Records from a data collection
<file path="config.mk">
export PLATFORM = sky130hd
export DESIGN_NAME = line_position_tracker_core
export DESIGN_NICKNAME = d
export VERILOG_FILES = /design/src/hw/rtl/lpt_pkg.sv /design/src/hw/rtl/lpt_scan.sv /design/src/hw/rtl/line_position_tracker_core.sv
export SDC_FILE = /design/constraint.sdc
export NUM_CORES = 1
export LEC_CHECK = 0
export BUFFER_PORTS_ARGS = -buffer_cell sky130_fd_sc_hd__buf_2
export CAP_MARGIN = 15
export CORE_MARGIN = 2
export CORE_UTILIZATION = 40
export CTS_CLUSTER_SIZE = 14
export DETAILED_ROUTE_END_ITERATION = 10
export PLACE_DENSITY = 0.58
export SLEW_MARGIN = 30
export SYNTH_ARGS = -nofsm -noshare
export SYNTH_HDL_FRONTEND = slang
export SYNTH_SLANG_ARGS = --single-unit
</file>
<file path="constraint.sdc">
create_clock -name i_clk -period 11.9 [get_ports i_clk]
set_input_delay 2.38 -clock i_clk [delete_from_list [all_inputs] [get_ports i_clk]]
set_output_delay 2.38 -clock i_clk [all_outputs]
set_load 0.03 [all_outputs]
</file>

→ **TASK BRIEF**
Reproduce all of the data above, exactly and without omission.

→ **RESPONSE**
<file path="config.mk">
export PLATFORM = sky130hd
export DESIGN_NAME = line_position_tracker_core
export DESIGN_NICKNAME = d
export VERILOG_FILES = /design/src/hw/rtl/lpt_pkg.sv /design/src/hw/rtl/lpt_scan.sv /design/src/hw/rtl/line_position_tracker_core.sv
export SDC_FILE = /design/constraint.sdc
export NUM_CORES = 1
export LEC_CHECK = 0
export BUFFER_PORTS_ARGS = -buffer_cell sky130_fd_sc_hd__buf_2
export CAP_MARGIN = 15
export CORE_MARGIN = 2
export CORE_UTILIZATION = 40
export CTS_CLUSTER_SIZE = 14
export DETAILED_ROUTE_END_ITERATION = 10
export PLACE_DENSITY = 0.58
export SLEW_MARGIN = 30
export SYNTH_ARGS = -nofsm -noshare
export SYNTH_HDL_FRONTEND = slang
export SYNTH_SLANG_ARGS = --single-unit
</file>
<file path="constraint.sdc">
create_clock -name i_clk -period 11.9 [get_ports i_clk]
set_input_delay 2.38 -clock i_clk [delete_from_list [all_inputs] [get_ports i_clk]]
set_output_delay 2.38 -clock i_clk [all_outputs]
set_load 0.03 [all_outputs]
</file>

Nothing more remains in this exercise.